Com base nas evidências coletadas, a Copasa foi indiciada com fundamento no artigo 54 da Lei nº 9.605/1998 e no artigo 15 da Lei nº 6.938/1981. A legislação ambiental brasileira estabelece claramente a possibilidade de responsabilização penal de pessoas jurídicas em casos de crimes contra o meio ambiente, o que inclui empresas públicas como a companhia de saneamento.
Posicionamento oficial da Copasa
Em nota oficial enviada à imprensa, a Copasa se manifestou sobre o caso e afirmou que atua com rigoroso respeito à legislação ambiental vigente. A empresa declarou estar à inteira disposição das autoridades para prestar todos os esclarecimentos técnicos necessários e colaborar com as investigações em andamento.
A companhia detalhou que, tão logo recebeu a notificação da Delegacia de Meio Ambiente sobre o extravasamento na Avenida Jorge Akel em 10 de março, mobilizou equipes técnicas que realizaram a manutenção necessária e sanaram o vazamento já no dia seguinte, 11 de março. Segundo a Copasa, o sistema no local encontra-se atualmente operando normalmente.
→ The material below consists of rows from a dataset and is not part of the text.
==> v4 <==
Design ftdi_bridge, start of the top module:
module ftdi_bridge
#(
     parameter MODE             = "SYNC"
    ,parameter CLK_DIV          = 2
    ,parameter GP_OUTPUTS       = 32
    ,parameter GP_INPUTS        = 32
    ,parameter GPIO_ADDRESS     = 32'hf0000000
    ,parameter GP_IN_EVENT_MASK = 0
    ,parameter AXI_ID           = 0
)
(
     input           clk_i
    ,input           rst_i
    ,input           ftdi_rxf_i
    ,input           ftdi_txe_i
    ,input  [  7:0]  ftdi_data_in_i
    ,input           mem_awready_i
    ,input           mem_wready_i
    ,input           mem_bvalid_i
    ,input  [  1:0]  mem_bresp_i
    ,input  [  3:0]  mem_bid_i
    ,input           mem_arready_i
    ,input           mem_rvalid_i
    ,input  [ 31:0]  mem_rdata_i
    ,input  [  1:0]  mem_rresp_i
    ,input  [  3:0]  mem_rid_i
    ,input           mem_rlast_i
    ,input  [ 31:0]  gp_inputs_i
    ,output          ftdi_siwua_o
    ,output          ftdi_wrn_o
    ,output          ftdi_rdn_o
    ,output          ftdi_oen_o
    ,output [  7:0]  ftdi_data_out_o
    ,output          mem_awvalid_o
    ,output [ 31:0]  mem_awaddr_o
    ,output [  3:0]  mem_awid_o
    ,output [  7:0]  mem_awlen_o
    ,output [  1:0]  mem_awburst_o
    ,output          mem_wvalid_o
    ,output [ 31:0]  mem_wdata_o
    ,output [  3:0]  mem_wstrb_o
    ,output          mem_wlast_o
    ,output          mem_bready_o
    ,output          mem_arvalid_o
    ,output [ 31:0]  mem_araddr_o
    ,output [  3:0]  mem_arid_o
    ,output [  7:0]  mem_arlen_o
    ,output [  1:0]  mem_arburst_o
    ,output          mem_rready_o
    ,output [ 31:0]  gp_outputs_o
);
localparam CMD_NOP          = 4'd0;
localparam CMD_WR           = 4'd1;
localparam CMD_RD           = 4'd2;
localparam CMD_GP_WR        = 4'd3;
localparam CMD_GP_RD        = 4'd4;
localparam CMD_GP_RD_CLR    = 4'd5;
localparam CMD_STREAM_ON    = 4'd6;
localparam CMD_STREAM_OFF   = 4'd7;
localparam LEN_W            = 12;
localparam DATA_W           = 8;
localparam STATE_W          = 4;
localparam STATE_IDLE       = 4'd0;
localparam STATE_CMD        = 4'd1;
localparam STATE_LEN        = 4'd2;
localparam STATE_ADDR0      = 4'd3;
localparam STATE_ADDR1      = 4'd4;
localparam STATE_ADDR2      = 4'd5;
localparam STATE_ADDR3      = 4'd6;
localparam STATE_WRITE      = 4'd7;
  ...
Settings: LEC_CHECK=0, CAP_MARGIN=20, CORE_MARGIN=2, CORE_UTILIZATION=72, CTS_CLUSTER_DIAMETER=100, PLACE_DENSITY=0.35, SLEW_MARGIN=20; clock period 7.25 ns.
run.sh (not shown) runs the stock make flow with config.mk's settings and CLKGATE_MAP_FILE=.
==> inputs of v25, as changes to v4 <==
CORE_UTILIZATION = 70   (was 72)
CTS_CLUSTER_DIAMETER = unset   (was 100)
CTS_CLUSTER_SIZE = 57   (was unset)
PLACE_DENSITY = unset   (was 0.35)
SETUP_SLACK_MARGIN = -0.23   (was unset)
==> flow/constraint.sdc (replaced) <==
create_clock -name core_clock -period 3.02 [get_ports {clk_i}]
set_input_delay 0.6040 -clock core_clock [delete_from_list [all_inputs] [get_ports {clk_i}]]
set_output_delay 0.6040 -clock core_clock [all_outputs]
set_load 0.01 [all_outputs]
==> results <==
Outcome: v4 failed layout checks; v25 failed layout checks
Layout check failures: v4 capacitance limit, slew limit; v25 setup timing
Tightest Pin Transition: v4 1.590 ns; v25 1.159 ns
Clock-cell share of area: v4 0.06625; v25 0.05977
Proportion of cell area occupied by registers: v4 0.6197; v25 0.5535
Power dissipated by switching net loads: v4 8.758 mW; v25 25.91 mW
Combinational cell area excluding buffers and inverters: v4 13640 sq um; v25 14850 sq um
Min-Delay Endpoint: v4 data_q[17]; v25 genblk1.u_sync.u_fifo_in.ram_q[62][2]
Total of plain and repair buffers excluding clock buffers: v4 374; v25 1010
1st-iter DRT viols: v4 8393; v25 10870
Total non-filler cell area in the finished layout: v4 58490 sq um; v25 65500 sq um
Layout Utilization: v4 0.8324; v25 0.9008
Non-clock buffer share of cell area: v4 0.05722; v25 0.1384
Number of antenna violations at the first check in global routing: v4 12; v25 30
Critical path arrival: v4 6.12 ns; v25 4.52 ns
Startpoint of the lowest-slack hold path: v4 gp_in_q[17]; v25 ftdi_data_in_i[2]
Comb power frac: v4 0.320; v25 0.427
Max IR drop VDD: v4 0.4108 mV; v25 1.422 mV
Placed cell areas: v4 54430 sq um; v25 59570 sq um
Max power group: v4 registers; v25 combinational logic
# clk buffers: v4 154; v25 141
Logic depth of the worst setup path including buffers: v4 12; v25 14
Required time of the critical path: v4 7.86 ns; v25 3.61 ns
Setup clock skew after layout: v4 0.06382 ns; v25 0.05505 ns
Pwr per Cell Area: v4 396.3 nW/um^2; v25 1009 nW/um^2
Minimum clock period after layout: v4 5.504 ns; v25 3.933 ns
Critical path's most frequent cell: v4 sky130_fd_sc_hd__buf_4; v25 sky130_fd_sc_hd__buf_6
Overall via count from detail_route: v4 39320; v25 45160
Power figures rest on the tool's default switching activity, not on a simulated workload.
A empresa ainda esclareceu que, após o reparo emergencial, foram realizadas inspeções técnicas complementares que confirmaram a integridade da rede de esgoto. A Copasa ressaltou que, durante a intervenção, os técnicos identificaram que o vazamento foi causado pelo descarte irregular de resíduos sólidos e materiais indevidos na rede coletora, além de ligações clandestinas de água de chuva que sobrecarregam o sistema.
A companhia reforçou a importância de que a população utilize o sistema de forma adequada e comunique qualquer irregularidade imediatamente através dos canais oficiais de atendimento, destacando que, até o acionamento pelas autoridades, não havia registro de qualquer reclamação sobre este vazamento específico.
Próximos passos do processo
Com o inquérito policial já finalizado e encaminhado ao Poder Judiciário, o caso seguirá sua tramitação legal. As autoridades judiciais analisarão as provas apresentadas pela Polícia Civil, incluindo os laudos periciais que confirmaram a contaminação ambiental, e determinarão os próximos passos processuais.
Este caso representa um exemplo significativo da aplicação da legislação ambiental brasileira que prevê a responsabilização penal de empresas por danos ao meio ambiente, especialmente quando ocorrem em áreas legalmente protegidas como as de preservação permanente. O desfecho judicial poderá estabelecer importantes precedentes para casos similares em todo o território nacional.